K-Nearest Neighbors (KNN)

Theory & Concept

KNN is a "lazy learner"—it doesn't actually learn a model during training. Instead, it memorizes the training data.

K-Nearest Neighbors infographic showing how distance and neighbor voting work.

When you ask it to predict a new point:

It calculates the distance from the new point to all stored training points.
It finds the $K$ closest points ("neighbors").
Classification: It takes a majority vote of the neighbors' classes.
Regression: It takes the average of the neighbors' values.

Mathematical Intuition

The core is the Distance Metric. The most common is Euclidean Distance:

d(p, q) = \sqrt{\sum_{i=1}^{n} (q_i - p_i)^2}

For categorical variables, Hamming distance is used.

The prediction for classification is:

y = \text{mode}(\{y_i : x_i \in N_k(x)\})

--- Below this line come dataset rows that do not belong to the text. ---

--- src/core/pcr_cfg.svh ---
`ifndef PCR_CFG_SVH
`define PCR_CFG_SVH

// ---------------------------------------------------------------
// strap codes and multiples
// ---------------------------------------------------------------
`define PCR_STRAP_W 4
`define PCR_MULT_W 5
`define PCR_MULT_RSVD 5'h00
`define PCR_CODE_16 4'h0
`define PCR_CODE_2 4'h2
`define PCR_CODE_3 4'h3
`define PCR_CODE_4 4'h4
`define PCR_CODE_5 4'h5
`define PCR_CODE_6 4'h6
`define PCR_CODE_8 4'h8
`define PCR_CODE_9 4'h9
`define PCR_CODE_10 4'ha
`define PCR_CODE_12 4'hc
`define PCR_CODE_20 4'hd
`define PCR_MULT_16 5'h10
`define PCR_MULT_2 5'h02
`define PCR_MULT_3 5'h03
`define PCR_MULT_4 5'h04
`define PCR_MULT_5 5'h05
`define PCR_MULT_6 5'h06
`define PCR_MULT_8 5'h08
`define PCR_MULT_9 5'h09
`define PCR_MULT_10 5'h0a
`define PCR_MULT_12 5'h0c
`define PCR_MULT_20 5'h14
// reserved codes select no multiple
`define PCR_RSVD_1 4'h1
`define PCR_RSVD_7 4'h7
`define PCR_RSVD_11 4'hb
`define PCR_RSVD_14 4'he
`define PCR_RSVD_15 4'hf
// smallest and largest valid multiple
`define PCR_MULT_MIN 5'h02
`define PCR_MULT_MAX 5'h14

// ---------------------------------------------------------------
// timing
// ---------------------------------------------------------------
// cycles after reset release before the strap is sampled (settling)
`define PCR_SETTLE_CYC 4'h4
// memory clock is platform clock divided by this
`define PCR_MEM_DIV 2

`endif

--- src/core/pcr_pkg.sv ---
`default_nettype none
package pcr_pkg;
   typedef logic [3:0] pcr_strap_t;
   typedef logic [4:0] pcr_mult_t;
   typedef enum logic [2:0] {
      PCR_SETTLE = 3'b001,
      PCR_RUN = 3'b010,
      PCR_ERROR = 3'b100
   } pcr_state_t;
endpackage
`default_nettype wire

--- src/core/pcr_phase_gen.sv ---
`timescale 1ns/100ps
`default_nettype none
`include "pcr_cfg.svh"

// ---------------------------------------------------------------
// platform / memory clock tick counter
// ---------------------------------------------------------------
// models the platform clock as a phase accumulator on ref_clk:
// each ref cycle contributes mult platform ticks; one enable per tick
// is not possible at one clock, so plat_ticks_r keeps a running count of ticks, wrapping at 256.
module pcr_phase_gen (
   input wire logic clk,
   input wire logic rst_n,
   input wire logic run,
   input wire pcr_pkg::pcr_mult_t mult,
   output logic [7:0] plat_ticks_r,
   output logic [7:0] mem_ticks_r,
   output logic mem_half_r
);
   import pcr_pkg::*;

   logic [7:0] plat_nxt;

   always_comb begin
      plat_nxt = run ? 8'(plat_ticks_r + {3'h0, mult}) : plat_ticks_r;
   end

   always_ff @(posedge clk or negedge rst_n) begin
      if (!rst_n) begin
         plat_ticks_r <= 8'h00;
         mem_ticks_r <= 8'h00;
         mem_half_r <= 1'b0;
      end else if (run) begin
         plat_ticks_r <= plat_nxt;
         // memory clock ticks once for every two platform ticks
         mem_ticks_r <= plat_nxt / 8'(`PCR_MEM_DIV);
         mem_half_r <= plat_nxt[0];
      end
   end
endmodule
`default_nettype wire

--- src/core/pcr_top.sv ---
// Summary of operation
// - decode four-bit strap into platform multiple
// - capture strap at reset, hold until next
// - platform clock equals reference times multiple
// - memory clock runs at half platform
`timescale 1ns/100ps
`default_nettype none
`include "pcr_cfg.svh"

module pcr_top #(
   parameter int SETTLE_CYC = `PCR_SETTLE_CYC
) (
   input wire logic ref_clk,
   input wire logic arst_n,
   input wire pcr_pkg::pcr_strap_t platform_ratio_strap,
   output pcr_pkg::pcr_mult_t ratio_mult_r,
   output logic ratio_valid_r,
   output logic cfg_error_r,
   output logic platform_clock_run_r,
   output logic [7:0] platform_ticks_r,
   output logic [7:0] memory_ticks_r
);
   import pcr_pkg::*;

   // ---------------------------------------------------------------
   // parameter checks
   // ---------------------------------------------------------------
   // the settle counter is four bits wide and must reach the capture count
   if (SETTLE_CYC < 1 || SETTLE_CYC > 15) begin
      $error("SETTLE_CYC must lie between 1 and 15");
   end

   // last cycle after the internal release by which a capture must show
   localparam int CAPTURE_LAST = SETTLE_CYC + 2;

   // ---------------------------------------------------------------
   // reset release
   // ---------------------------------------------------------------
   logic rst_s1_r;
   logic rst_n_r;

   always_ff @(posedge ref_clk or negedge arst_n) begin
      if (!arst_n) begin
         rst_s1_r <= 1'b0;
         rst_n_r <= 1'b0;
      end else begin
         rst_s1_r <= 1'b1;
         rst_n_r <= rst_s1_r;
      end
   end

   // ---------------------------------------------------------------
   // decode
   // ---------------------------------------------------------------
   function automatic pcr_mult_t pcr_decode(input pcr_strap_t code);
      case (code)
         `PCR_CODE_16: pcr_decode = `PCR_MULT_16;
         `PCR_CODE_2: pcr_decode = `PCR_MULT_2;
         `PCR_CODE_3: pcr_decode = `PCR_MULT_3;
         `PCR_CODE_4: pcr_decode = `PCR_MULT_4;
         `PCR_CODE_5: pcr_decode = `PCR_MULT_5;
         `PCR_CODE_6: pcr_decode = `PCR_MULT_6;
         `PCR_CODE_8: pcr_decode = `PCR_MULT_8;
         `PCR_CODE_9: pcr_decode = `PCR_MULT_9;
         `PCR_CODE_10: pcr_decode = `PCR_MULT_10;
         `PCR_CODE_12: pcr_decode = `PCR_MULT_12;
         `PCR_CODE_20: pcr_decode = `PCR_MULT_20;
         default: pcr_decode = `PCR_MULT_RSVD; // reserved codes
      endcase
   endfunction

   // ---------------------------------------------------------------
   // capture sequence
   // ---------------------------------------------------------------
   // the strap is sampled once, a few cycles after reset release, so the
   // board's pulls have settled; nothing re-samples until arst_n falls again.
   pcr_state_t state_r;
   logic [3:0] settle_r;
   pcr_mult_t dec_mult;
   logic capture_now;

   assign dec_mult = pcr_decode(platform_ratio_strap);
   // one-cycle strobe on the single edge at which the strap is taken
   assign capture_now = (state_r == PCR_SETTLE) && (settle_r == 4'(SETTLE_CYC - 1));

   always_ff @(posedge ref_clk or negedge rst_n_r) begin
      if (!rst_n_r) begin
         settle_r <= 4'h0;
      end else if (state_r == PCR_SETTLE) begin
         settle_r <= settle_r + 4'h1;
      end
   end

   always_ff @(posedge ref_clk or negedge rst_n_r) begin
      if (!rst_n_r) begin
         state_r <= PCR_SETTLE;
         ratio_mult_r <= `PCR_MULT_RSVD;
         ratio_valid_r <= 1'b0;
         cfg_error_r <= 1'b0;
         platform_clock_run_r <= 1'b0;
      end else begin
         case (state_r)
            PCR_SETTLE: begin
               if (capture_now) begin
                  ratio_mult_r <= dec_mult;
                  if (dec_mult == `PCR_MULT_RSVD) begin
                     state_r <= PCR_ERROR;
                     cfg_error_r <= 1'b1;
                  end else begin
                     state_r <= PCR_RUN;
                     ratio_valid_r <= 1'b1;
                     platform_clock_run_r <= 1'b1;
                  end
               end
            end
            PCR_RUN: state_r <= PCR_RUN; // held until next reset
            PCR_ERROR: state_r <= PCR_ERROR;
            default: state_r <= PCR_ERROR;
         endcase
      end
   end

   // ---------------------------------------------------------------
   // clock rate model
   // ---------------------------------------------------------------
   pcr_phase_gen pcr_phase_gen_inst (
      .clk(ref_clk),
      .rst_n(rst_n_r),
      .run(platform_clock_run_r),
      .mult(ratio_mult_r),
      .plat_ticks_r(platform_ticks_r),
      .mem_ticks_r(memory_ticks_r),
      .mem_half_r()
   );

   // ---------------------------------------------------------------
   // checks
   // ---------------------------------------------------------------
   a_ratio_held: assert property (@(posedge ref_clk) disable iff (!rst_n_r)
      (ratio_valid_r || cfg_error_r) |=> $stable(ratio_mult_r))
      else $error("captured ratio changed");
   a_error_no_clock: assert property (@(posedge ref_clk) disable iff (!rst_n_r)
      cfg_error_r |-> !platform_clock_run_r && !ratio_valid_r)
      else $error("clock running on reserved code");
   a_decode_match: assert property (@(posedge ref_clk) disable iff (!rst_n_r)
      $rose(ratio_valid_r) |-> ratio_mult_r == $past(dec_mult) && ratio_mult_r != 5'd0)
      else $error("decoded multiple wrong");
   a_plat_rate: assert property (@(posedge ref_clk) disable iff (!rst_n_r)
      platform_clock_run_r && $past(platform_clock_run_r)
      |=> platform_ticks_r == 8'($past(platform_ticks_r) + {3'h0, ratio_mult_r}))
      else $error("platform tick rate wrong");
   a_mem_half: assert property (@(posedge ref_clk) disable iff (!rst_n_r)
      memory_ticks_r == platform_ticks_r / 8'h02 || !platform_clock_run_r
      || !$past(platform_clock_run_r))
      else $error("memory clock not half platform");
   a_capture_time: assert property (@(posedge ref_clk) disable iff (!rst_n_r)
      $rose(rst_n_r) |-> ##[1:CAPTURE_LAST] (ratio_valid_r || cfg_error_r))
      else $error("strap not captured in time");

   // ---------------------------------------------------------------
   // checks on capture timing and hold
   // ---------------------------------------------------------------
   // a late resample would let a board glitch move the clock after boot
   a_no_early_capture: assert property (@(posedge ref_clk) disable iff (!rst_n_r)
      (state_r == PCR_SETTLE) && !capture_now
      |=> (state_r == PCR_SETTLE) && !ratio_valid_r && !cfg_error_r)
      else $error("strap taken before the settle count");
   a_capture_once: assert property (@(posedge ref_clk) disable iff (!rst_n_r)
      $rose(ratio_valid_r || cfg_error_r) |-> $past(capture_now))
      else $error("capture outcome set off the capture edge");
   a_flags_held: assert property (@(posedge ref_clk) disable iff (!rst_n_r)
      ratio_valid_r || cfg_error_r |=> $stable({ratio_valid_r, cfg_error_r, platform_clock_run_r}))
      else $error("capture outcome changed before reset");
   a_settle_bound: assert property (@(posedge ref_clk) disable iff (!rst_n_r)
      settle_r <= 4'(SETTLE_CYC))
      else $error("settle counter ran past the capture count");
   a_state_onehot: assert property (@(posedge ref_clk) disable iff (!rst_n_r)
      $onehot(state_r))
      else $error("capture state not one-hot");

   // ---------------------------------------------------------------
   // checks on the decoded multiple
   // ---------------------------------------------------------------
   // most codes encode their own multiple, so this check needs no table
   a_decode_same: assert property (@(posedge ref_clk) disable iff (!rst_n_r)
      capture_now && (platform_ratio_strap inside {`PCR_CODE_2, `PCR_CODE_3, `PCR_CODE_4, `PCR_CODE_5,
      `PCR_CODE_6, `PCR_CODE_8, `PCR_CODE_9, `PCR_CODE_10, `PCR_CODE_12})
      |=> ratio_valid_r && ratio_mult_r == {1'b0, $past(platform_ratio_strap)})
      else $error("self-coded multiple wrong");
   a_decode_sixteen: assert property (@(posedge ref_clk) disable iff (!rst_n_r)
      capture_now && platform_ratio_strap == `PCR_CODE_16
      |=> ratio_valid_r && ratio_mult_r == `PCR_MULT_16)
      else $error("multiple sixteen wrong");
   a_decode_twenty: assert property (@(posedge ref_clk) disable iff (!rst_n_r)
      capture_now && platform_ratio_strap == `PCR_CODE_20
      |=> ratio_valid_r && ratio_mult_r == `PCR_MULT_20)
      else $error("multiple twenty wrong");
   a_mult_range: assert property (@(posedge ref_clk) disable iff (!rst_n_r)
      ratio_valid_r |-> ratio_mult_r >= `PCR_MULT_MIN && ratio_mult_r <= `PCR_MULT_MAX)
      else $error("valid multiple out of range");
   a_reserved_flag: assert property (@(posedge ref_clk) disable iff (!rst_n_r)
      capture_now && (platform_ratio_strap inside {`PCR_RSVD_1, `PCR_RSVD_7, `PCR_RSVD_11, `PCR_RSVD_14,
      `PCR_RSVD_15}) |=> cfg_error_r && !ratio_valid_r && ratio_mult_r == `PCR_MULT_RSVD)
      else $error("reserved code not flagged");
   a_flags_excl: assert property (@(posedge ref_clk) disable iff (!rst_n_r)
      !(ratio_valid_r && cfg_error_r))
      else $error("valid and error both set");

   // ---------------------------------------------------------------
   // checks on the clock rate model
   // ---------------------------------------------------------------
   // the platform counter wraps at 256, the memory counter (half of it) at 128; the checks compare modulo 256
   a_run_follows: assert property (@(posedge ref_clk) disable iff (!rst_n_r)
      platform_clock_run_r == ratio_valid_r)
      else $error("platform clock run differs from valid capture");
   a_ticks_idle: assert property (@(posedge ref_clk) disable iff (!rst_n_r)
      !platform_clock_run_r |-> platform_ticks_r == 8'h00 && memory_ticks_r == 8'h00)
      else $error("ticks counted without a valid ratio");
   a_mem_step: assert property (@(posedge ref_clk) disable iff (!rst_n_r)
      platform_clock_run_r && $past(platform_clock_run_r)
      |=> memory_ticks_r == (8'($past(platform_ticks_r) + {3'h0, ratio_mult_r}) >> 1))
      else $error("memory tick step wrong");
endmodule
`default_nettype wire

Where $N_k(x)$ is the set of $K$ nearest neighbors.

Quick Readiness Check

Is this method a fit for your use case?

Best For

Small datasets, baselines, and systems where 'similarity' is intuitive (e.g., simple recommender systems).

Prerequisites

Scaling is Mandatory. Distances are dominated by large-scale features otherwise.

Strengths

Extremely simple. Zero training time. Makes no assumptions about data distribution.

Weaknesses

Slow Inference: O(N) for every prediction (must scan all data). Curse of Dimensionality issues.

Pro Tip

If asked 'What happens if K is too small or too large?': Small K (1) = High Variance (Overfitting). Large K = High Bias (Underfitting).

Code Snippet

from sklearn.neighbors import KNeighborsClassifier
from sklearn.preprocessing import StandardScaler
from sklearn.pipeline import make_pipeline
 
# 1. Pipeline
model = make_pipeline(StandardScaler(), 
                      KNeighborsClassifier(n_neighbors=5))
 
# 2. Train (Just stores data)
model.fit(X_train, y_train)
 
# 3. Predict (Calculates distances)
preds = model.predict(X_test)

Parameter Tuning Cheat Sheet

Parameter	Options / Range	Effect & Best Practice
n_neighbors (K)	1 - 50	Start with sqrt(N) or default 5. Always pick an odd number for binary classification to avoid ties.
weights	uniform, distance	uniform: All neighbors count equally. distance: Closer neighbors have more say (usually better).
metric	euclidean, manhattan	euclidean is standard. manhattan (taxicab) often better for high-dimensional data.